[INPUT DATA]

<file path="config.mk">
export PLATFORM = sky130hd
export DESIGN_NAME = sblrs_top
export DESIGN_NICKNAME = d
export VERILOG_FILES = /design/src/core/sblrs_pkg.sv /design/src/core/sblrs_recovery_counter.sv /design/src/core/sblrs_top.sv
export SDC_FILE = /design/constraint.sdc
export NUM_CORES = 1
export LEC_CHECK = 0
export BUFFER_PORTS_ARGS = -buffer_cell sky130_fd_sc_hd__buf_2
export CAP_MARGIN = 20
export CELL_PAD_IN_SITES_DETAIL_PLACEMENT = 1
export CELL_PAD_IN_SITES_GLOBAL_PLACEMENT = 2
export CORE_MARGIN = 1.5
export CORE_UTILIZATION = 25
export DETAILED_ROUTE_END_ITERATION = 12
export PLACE_DENSITY_LB_ADDON = 0.2
export RECOVER_POWER = 25
export SYNTH_ARGS = -nofsm -noshare
export SYNTH_HDL_FRONTEND = slang
export SYNTH_SLANG_ARGS = --single-unit
</file>
<file path="constraint.sdc">
create_clock -name pclk -period 1.81 [get_ports pclk]
set_input_delay 0.362 -clock pclk [delete_from_list [all_inputs] [get_ports pclk]]
set_output_delay 0.362 -clock pclk [all_outputs]
set_load 0.005 [all_outputs]
</file>
<file path="src/core/sblrs_pkg.sv">
// Purpose: shared constants for the break, low-power and reset-status unit
// Assumes: 8-bit registers in the low lanes of a 32-bit APB word
// Notes:   field positions are fixed here and used by sblrs_top and the bench; the counter takes only cnt_w
package sblrs_pkg;
  // register offsets are word indices, not byte addresses
  localparam logic [15:0] off_break_status   = 16'hfe00;
  localparam logic [15:0] off_reset_cause    = 16'hfe01;
  localparam logic [15:0] off_break_flag_ctl = 16'hfe03;
  // decoded address bits; the bus sees four times the index
  localparam int          addr_w             = 18;
  // break status fields
  localparam int          bit_exited_wait    = 1;
  // reset cause fields
  localparam int          bit_rst_lvi        = 1;
  localparam int          bit_rst_monitor    = 2;
  localparam int          bit_rst_illaddr    = 3;
  localparam int          bit_rst_illop      = 4;
  localparam int          bit_rst_watchdog   = 5;
  localparam int          bit_rst_pin        = 6;
  localparam int          bit_rst_por        = 7;
  // break flag control fields
  localparam int          bit_clear_enable   = 7;
  // reset values
  localparam logic [7:0]  rst_break_status   = 8'h00;
  localparam logic [7:0]  rst_reset_cause    = 8'h80;
  localparam logic        rst_clear_enable   = 1'b0;
  // stop recovery timing in oscillator cycles
  localparam int          recov_long_cycles  = 4096;
  localparam int          recov_short_cycles = 32;
  localparam int          cnt_w              = 13;
endpackage

</file>
<file path="src/core/sblrs_recovery_counter.sv">
// Purpose: stop-recovery timer clocked by the oscillator-rate enable
// Assumes: osc_tick is a synchronised one-cycle pulse per oscillator cycle
// Notes:   held clear while hold is high, counts once hold drops
`timescale 1ns/1ps
`default_nettype none
module sblrs_recovery_counter (
  input  wire logic                      pclk,
  input  wire logic                      presetn,
  input  wire logic                      hold,
  input  wire logic                      osc_tick,
  input  wire logic [sblrs_pkg::cnt_w-1:0] target,
  output logic                           done
);
  logic [sblrs_pkg::cnt_w-1:0] count;
  logic [sblrs_pkg::cnt_w-1:0] next_count;
  logic                        reach;

  // counts to the target, then sits
  assign reach      = (count == target);
  assign next_count = hold ? '0 : ((osc_tick && !reach) ? count + 1'b1 : count);

  always_ff @(posedge pclk or negedge presetn) begin
    if (!presetn) begin
      count <= '0;
      done  <= 1'b0;
    end else begin
      count <= next_count;
      done  <= !hold && (next_count == target);
    end
  end

  property p_held_clear;
    @(posedge pclk) disable iff (!presetn) hold |=> (count == '0) && !done;
  endproperty
  a_held_clear: assert property (p_held_clear) else $error("counter not held in stop");
endmodule
`default_nettype wire

</file>
<file path="src/core/sblrs_top.sv">
// Purpose: break flag protection, wait/stop clock gating, reset cause status
// Assumes: cpu, clock generator and reset sources are on pclk; osc tick is a pin
// Notes:   apb slave, zero wait states, 8-bit registers in the low data lane
`timescale 1ns/1ps
`default_nettype none
module sblrs_top (
  input  wire logic        pclk,
  input  wire logic        presetn,
  input  wire logic        psel,
  input  wire logic        penable,
  input  wire logic        pwrite,
  input  wire logic [31:0] paddr,
  input  wire logic [31:0] pwdata,
  output logic             pready,
  output logic             pslverr,
  output logic [31:0]      prdata,
  input  wire logic        power_on_event,
  input  wire logic        pin_reset_event,
  input  wire logic        watchdog_reset_event,
  input  wire logic        illegal_opcode_event,
  input  wire logic        illegal_address_event,
  input  wire logic        monitor_entry_event,
  input  wire logic        low_voltage_event,
  input  wire logic        emulation_mode,
  input  wire logic        short_stop_recovery_option,
  input  wire logic        watchdog_disable_option,
  input  wire logic        wait_exec,
  input  wire logic        stop_exec,
  input  wire logic        module_irq,
  input  wire logic        break_request,
  input  wire logic        break_exit,
  input  wire logic        osc_tick_pin,
  input  wire logic        periph_clear_req,
  output logic             periph_clear_allow,
  output logic             cpu_clock_enable,
  output logic             bus_clock_enable,
  output logic             osc_clock_enable,
  output logic             clear_interrupt_mask,
  output logic             stack_start,
  output logic             force_swi_vector,
  output logic             break_active,
  output logic             watchdog_enable,
  output logic             in_wait,
  output logic             in_stop
);
  typedef enum logic [2:0] {sblrs_run_s, sblrs_wait_s, sblrs_stop_s, sblrs_recov_s} sblrs_state_t;

  sblrs_state_t state;
  sblrs_state_t next_state;
  logic [7:0]   reset_cause;
  logic [7:0]   next_reset_cause;
  logic         exited_wait;
  logic         next_exited_wait;
  logic         clear_enable;
  logic         osc_s1;
  logic         osc_s2;
  logic         osc_s3;
  logic         osc_tick;
  logic         recov_done;
  logic         recov_hold;
  logic [sblrs_pkg::cnt_w-1:0] recov_target;

  // apb decode; offsets are word indices, so the byte address is index*4
  function automatic logic hit(input logic [31:0] a, input logic [15:0] idx);
    hit = (a[sblrs_pkg::addr_w-1:0] == {idx, 2'b00});
  endfunction

  wire acc       = psel && penable;
  wire sel_brk   = hit(paddr, sblrs_pkg::off_break_status);
  wire sel_rst   = hit(paddr, sblrs_pkg::off_reset_cause);
  wire sel_ctl   = hit(paddr, sblrs_pkg::off_break_flag_ctl);
  wire mapped    = sel_brk || sel_rst || sel_ctl;
  wire wr_ctl    = acc && pwrite && sel_ctl;
  wire wr_brk    = acc && pwrite && sel_brk;
  wire rd_rst    = acc && !pwrite && sel_rst;
  wire any_reset = power_on_event || pin_reset_event || watchdog_reset_event ||
                   illegal_opcode_event || illegal_address_event ||
                   monitor_entry_event || low_voltage_event;

  wire [7:0] brk_view = {6'h00, exited_wait && emulation_mode, 1'b0};
  wire [7:0] ctl_view = {clear_enable, 7'h00};
  wire [7:0] rd_byte  = sel_brk ? brk_view :
                        sel_rst ? reset_cause :
                        sel_ctl ? ctl_view : 8'h00;

  // oscillator tick comes from a pin, two flops first, then edge detect
  always_ff @(posedge pclk or negedge presetn) begin
    if (!presetn) begin
      osc_s1 <= 1'b0;
      osc_s2 <= 1'b0;
      osc_s3 <= 1'b0;
    end else begin
      osc_s1 <= osc_tick_pin;
      osc_s2 <= osc_s1;
      osc_s3 <= osc_s2;
    end
  end
  assign osc_tick = osc_s2 && !osc_s3;

  assign recov_target = short_stop_recovery_option ?
                        sblrs_pkg::cnt_w'(sblrs_pkg::recov_short_cycles) :
                        sblrs_pkg::cnt_w'(sblrs_pkg::recov_long_cycles);
  assign recov_hold = (state != sblrs_recov_s);

  sblrs_recovery_counter u_recov (
    .pclk     (pclk),
    .presetn  (presetn),
    .hold     (recov_hold),
    .osc_tick (osc_tick),
    .target   (recov_target),
    .done     (recov_done)
  );

  // low-power state walk, reset aborts all modes
  always_comb begin
    next_state = state;
    case (state)
      sblrs_run_s: begin
        if (stop_exec) next_state = sblrs_stop_s;
        else if (wait_exec) next_state = sblrs_wait_s;
      end
      sblrs_wait_s: begin
        if (module_irq || break_request) next_state = sblrs_run_s;
      end
      sblrs_stop_s: begin
        if (break_request) next_state = sblrs_run_s;
        else if (module_irq) next_state = sblrs_recov_s;
      end
      sblrs_recov_s: begin
        if (recov_done) next_state = sblrs_run_s;
      end
      default: next_state = sblrs_run_s;
    endcase
    if (any_reset) next_state = sblrs_run_s;
  end

  // reset causes set over read clear
  always_comb begin
    next_reset_cause = rd_rst ? 8'h00 : reset_cause;
    next_reset_cause[sblrs_pkg::bit_rst_pin]      |= pin_reset_event;
    next_reset_cause[sblrs_pkg::bit_rst_watchdog] |= watchdog_reset_event;
    next_reset_cause[sblrs_pkg::bit_rst_illop]    |= illegal_opcode_event;
    next_reset_cause[sblrs_pkg::bit_rst_illaddr]  |= illegal_address_event;
    next_reset_cause[sblrs_pkg::bit_rst_monitor]  |= monitor_entry_event;
    next_reset_cause[sblrs_pkg::bit_rst_lvi]      |= low_voltage_event;
    if (power_on_event) next_reset_cause = sblrs_pkg::rst_reset_cause;
  end

  // break exiting wait in emulation mode sets flag; set beats software clear
  always_comb begin
    next_exited_wait = exited_wait;
    if (wr_brk && !pwdata[sblrs_pkg::bit_exited_wait]) next_exited_wait = 1'b0;
    if (state == sblrs_wait_s && break_request && emulation_mode) next_exited_wait = 1'b1;
  end

  // state, status and control registers
  always_ff @(posedge pclk or negedge presetn) begin
    if (!presetn) begin
      state        <= sblrs_run_s;
      reset_cause  <= sblrs_pkg::rst_reset_cause;
      exited_wait  <= 1'b0;
      clear_enable <= sblrs_pkg::rst_clear_enable;
    end else begin
      state        <= next_state;
      reset_cause  <= next_reset_cause;
      exited_wait  <= next_exited_wait;
      if (wr_ctl) clear_enable <= pwdata[sblrs_pkg::bit_clear_enable];
    end
  end

  // break state follows request until the cpu returns from the break handler
  always_ff @(posedge pclk or negedge presetn) begin
    if (!presetn) begin
      break_active     <= 1'b0;
      force_swi_vector <= 1'b0;
    end else begin
      if (break_request) break_active <= 1'b1;
      else if (break_exit || any_reset) break_active <= 1'b0;
      force_swi_vector <= break_request && !break_active;
    end
  end

  // clear permission; a pending first step cannot finish in protected break
  wire next_clear_allow = periph_clear_req && (!(break_active || break_request) || clear_enable);

  // registered control outputs
  always_ff @(posedge pclk or negedge presetn) begin
    if (!presetn) begin
      periph_clear_allow   <= 1'b0;
      cpu_clock_enable     <= 1'b1;
      bus_clock_enable     <= 1'b1;
      osc_clock_enable     <= 1'b1;
      clear_interrupt_mask <= 1'b0;
      stack_start          <= 1'b0;
      watchdog_enable      <= 1'b1;
      in_wait              <= 1'b0;
      in_stop              <= 1'b0;
    end else begin
      periph_clear_allow   <= next_clear_allow;
      // cpu clock off in wait and stop
      cpu_clock_enable     <= (next_state == sblrs_run_s);
      // clock generator outputs off in stop
      bus_clock_enable     <= (next_state != sblrs_stop_s);
      osc_clock_enable     <= (next_state != sblrs_stop_s);
      clear_interrupt_mask <= (state == sblrs_run_s) && (wait_exec || stop_exec);
      // stacking one cycle after wake, or after recovery
      stack_start          <= ((state == sblrs_wait_s) && module_irq && !any_reset &&
                               !break_request) ||
                              ((state == sblrs_recov_s) && recov_done && !any_reset);
      watchdog_enable      <= !watchdog_disable_option;
      in_wait              <= (next_state == sblrs_wait_s);
      in_stop              <= (next_state == sblrs_stop_s) || (next_state == sblrs_recov_s);
    end
  end

  // apb read data and status, zero wait states
  always_ff @(posedge pclk or negedge presetn) begin
    if (!presetn) begin
      pready  <= 1'b0;
      pslverr <= 1'b0;
      prdata  <= 32'h0000_0000;
    end else begin
      pready  <= psel && !penable;
      pslverr <= psel && !penable && !mapped;
      prdata  <= (psel && !penable && !pwrite) ? {24'h000000, rd_byte} : 32'h0000_0000;
    end
  end

  property p_protect;
    @(posedge pclk) disable iff (!presetn)
      (break_active && !clear_enable) |=> !periph_clear_allow;
  endproperty
  a_protect: assert property (p_protect) else $error("flag clear leaked in break");

  property p_enable_clear;
    @(posedge pclk) disable iff (!presetn)
      (periph_clear_req && clear_enable) |=> periph_clear_allow;
  endproperty
  a_enable_clear: assert property (p_enable_clear) else $error("enabled clear lost");

  property p_mask;
    @(posedge pclk) disable iff (!presetn)
      (state == sblrs_run_s && wait_exec) |=> clear_interrupt_mask;
  endproperty
  a_mask: assert property (p_mask) else $error("mask not cleared");

  property p_wait_clk;
    @(posedge pclk) disable iff (!presetn) in_wait |-> !cpu_clock_enable && bus_clock_enable;
  endproperty
  a_wait_clk: assert property (p_wait_clk) else $error("wait clock gating wrong");

  property p_wake;
    @(posedge pclk) disable iff (!presetn)
      (state == sblrs_wait_s && module_irq && !any_reset && !break_request) |=>
        stack_start && cpu_clock_enable && !in_wait;
  endproperty
  a_wake: assert property (p_wake) else $error("no stacking after wake");

  property p_stop_clk;
    @(posedge pclk) disable iff (!presetn)
      in_stop && (state == sblrs_stop_s) |-> !osc_clock_enable && !bus_clock_enable;
  endproperty
  a_stop_clk: assert property (p_stop_clk) else $error("clocks on in stop");

  property p_rc;
    @(posedge pclk) disable iff (!presetn) (rd_rst && !any_reset) |=> reset_cause == 8'h00;
  endproperty
  a_rc: assert property (p_rc) else $error("read did not clear causes");

  property p_por;
    @(posedge pclk) disable iff (!presetn) power_on_event |=> reset_cause == 8'h80;
  endproperty
  a_por: assert property (p_por) else $error("power-on pattern wrong");

  property p_emul;
    @(posedge pclk) disable iff (!presetn) !emulation_mode |-> brk_view == 8'h00;
  endproperty
  a_emul: assert property (p_emul) else $error("break status visible");

  // break entry, wait and stop exit, control writes and pin cause; stacking must never beat the recovery timer
  property p_swi;
    @(posedge pclk) disable iff (!presetn)
      (break_request && !break_active) |=> force_swi_vector && break_active;
  endproperty
  a_swi: assert property (p_swi) else $error("break did not force vector");

  property p_brk_wait;
    @(posedge pclk) disable iff (!presetn)
      (state == sblrs_wait_s && break_request && emulation_mode) |=> exited_wait && !in_wait;
  endproperty
  a_brk_wait: assert property (p_brk_wait) else $error("wait break not flagged");

  property p_stop_irq;
    @(posedge pclk) disable iff (!presetn)
      (state == sblrs_stop_s && module_irq && !break_request && !any_reset) |=>
        in_stop && !stack_start && !cpu_clock_enable;
  endproperty
  a_stop_irq: assert property (p_stop_irq) else $error("stacked before recovery");

  property p_recov_wait;
    @(posedge pclk) disable iff (!presetn)
      (state == sblrs_recov_s && !recov_done && !any_reset) |=> !stack_start && in_stop;
  endproperty
  a_recov_wait: assert property (p_recov_wait) else $error("recovery cut short");

  property p_ctl_set;
    @(posedge pclk) disable iff (!presetn)
      (wr_ctl && pwdata[sblrs_pkg::bit_clear_enable]) |=> clear_enable;
  endproperty
  a_ctl_set: assert property (p_ctl_set) else $error("clear enable not written");

  property p_cause_pin;
    @(posedge pclk) disable iff (!presetn)
      (pin_reset_event && !power_on_event) |=> reset_cause[sblrs_pkg::bit_rst_pin];
  endproperty
  a_cause_pin: assert property (p_cause_pin) else $error("pin reset not recorded");

  c_wait_wake: cover property (@(posedge pclk) disable iff (!presetn) in_wait ##1 stack_start);
  c_recov:     cover property (@(posedge pclk) disable iff (!presetn)
                               state == sblrs_recov_s ##1 stack_start);
  c_rd_rst:    cover property (@(posedge pclk) disable iff (!presetn) rd_rst);
  c_brk_wait:  cover property (@(posedge pclk) disable iff (!presetn)
                               next_exited_wait && !exited_wait);
  c_stop_brk:  cover property (@(posedge pclk) disable iff (!presetn)
                               state == sblrs_stop_s && break_request);
endmodule
`default_nettype wire

</file>
==> Word level (Yosys, flattened, before mapping) <==
Cells that the tools add are included.
{ "word_totals": {"register_bits": 50, "in_bits": 86, "output_inout_bits": 45, "elab_cells": 120} }
{ "op_classes": {"addsub": 1, "n_eq_ne": 13, "mux": 21, "bitwise": 6, "reduce_logical": 56} }
{ "ops": {"columns": ["op", "n"], "rows": [
  ["== test 18 bit, second input constant", 3],
  ["two-way mux 8 bit", 6],
  ["two-way mux 13 bit", 3],
  ["== test 13 bit", 2],
  ["logical AND 1 bit", 24],
  ["two-way mux 3 bit", 7],
  ["logical OR 1 bit", 15],
  ["adder 13 x 1 -> 13 bit, second input constant", 1],
  ["== test 3 x 2 -> 1 bit, second input constant", 4],
  ["logical NOT 1 bit", 12],
  ["case mux 3 bit (4 select lines)", 1],
  ["== test 3 x 1 -> 1 bit, second input constant", 2],
  ["logical NOT 3 bit", 2],
  ["!= test 3 x 2 -> 1 bit, second input constant", 2],
  ["bitwise OR 1 bit", 6],
  ["nonzero test 2 bit", 3],
  ["two-way mux 1 bit", 4]
]} }

==> Logic depth before layout (Yosys ltp) <==
Gate-level depths: netlist of run 1.
{ "logic_depth": {"ltp_word": 10, "ltp_mapped": 6, "mapped_depth_nobuf": 6} }

==> By module <==
Synthesis of run 1 repeated with hierarchy kept, for this count alone.
{ "unflattened": {"cells_unflattened": 262, "hier_area_um2": 2757.6} }
{ "by_module_without_submodules": {"columns": ["mod", "n_inst", "cells_each", "area_per_inst_um2", "seq_area_each_um2"], "rows": [
  ["sblrs_top", 1, 141, 1622.8, 880.8],
  ["sblrs_recovery_counter", 1, 121, 1134.8, 350.3]
]} }

==> Worst setup path after synthesis of run 1 <==
No wires, ideal clock.
{ "synth_path": {"path_kind": "input port to flip-flop", "start": "in paddr[1]", "end": "reg exited_wait", "setup_time_ps": 135, "arrival_ps": 1719, "t_required_ps": 1675, "path_slack_ps": -44, "cell_stages": 5, "path_buffers": 0, "path_cell_list": "or4_4 -> nor4_4 -> nand2b_2 -> o41ai_2 -> o31ai_1"} }
{ "synth_via": {"elab_chain_cells": 4} }
{ "synth_lines": {"columns": ["element", "line_no", "text"], "rows": [
  ["start, declared", "sblrs_top.sv:12", "input wire logic [31:0] paddr,"],
  ["== test 18 bit", "sblrs_top.sv:65", "hit = (a[sblrs_pkg::addr_w-1:0] == {idx, 2'b00});"],
  ["logical AND 1 bit", "sblrs_top.sv:74", "wire wr_brk = acc && pwrite && sel_brk;"],
  ["logical AND 1 bit", "sblrs_top.sv:152", "if (wr_brk && !pwdata[sblrs_pkg::bit_exited_wait]) next_exited_wait = 1'b0;"],
  ["nonzero test 2 bit (no source line)", null, null],
  ["end signal, assigned", "sblrs_top.sv:166", "exited_wait <= next_exited_wait;"],
  ["end, declared", "sblrs_top.sv:52", "logic exited_wait;"]
]} }
No other way between the ends.
A chain may end at the register's enable or synchronous reset.

==> Worst setup path in the final report of run 1 <==
{ "layout_path": {"start": "reg u_recov.count[0] (netlist bit)", "end": "reg u_recov.done"} }
{ "layout_via": {"elab_chain_cells": 7, "word_cells_on_any_way": 8, "classes_between": "add/sub: 1; eq/ne: 2; mux: 2; reduce/logical: 3"} }
{ "layout_lines": {"columns": ["element", "line_no", "text"], "rows": [
  ["start, declared", "sblrs_recovery_counter.sv:14", "logic [sblrs_pkg::cnt_w-1:0] count;"],
  ["start signal, assigned", "sblrs_recovery_counter.sv:27", "count <= next_count;"],
  ["branches (longest 3 deep; another with adder 13 x 1 -> 13 bit)", null, null],
  ["two-way mux 13 bit * (2 in a row)", "sblrs_recovery_counter.sv:20", "assign next_count = hold ? '0 : ((osc_tick && !reach) ? count + 1'b1 : count);"],
  ["== test 13 bit *", "sblrs_recovery_counter.sv:28", "done <= !hold && (next_count == target);"],
  ["logical AND 1 bit *", "sblrs_recovery_counter.sv:28", null],
  ["end signal, assigned", "sblrs_recovery_counter.sv:28", null],
  ["end, declared", "sblrs_recovery_counter.sv:12", "output logic done"]
]} }
Every way passes the cells marked *.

[/INPUT DATA]

• **WHAT YOU SHOULD DO**: Where a line of the data includes the string "states", list that line.

• **FINISHED TASK**:
// Notes:   apb slave, zero wait states, 8-bit registers in the low data lane
  // apb read data and status, zero wait states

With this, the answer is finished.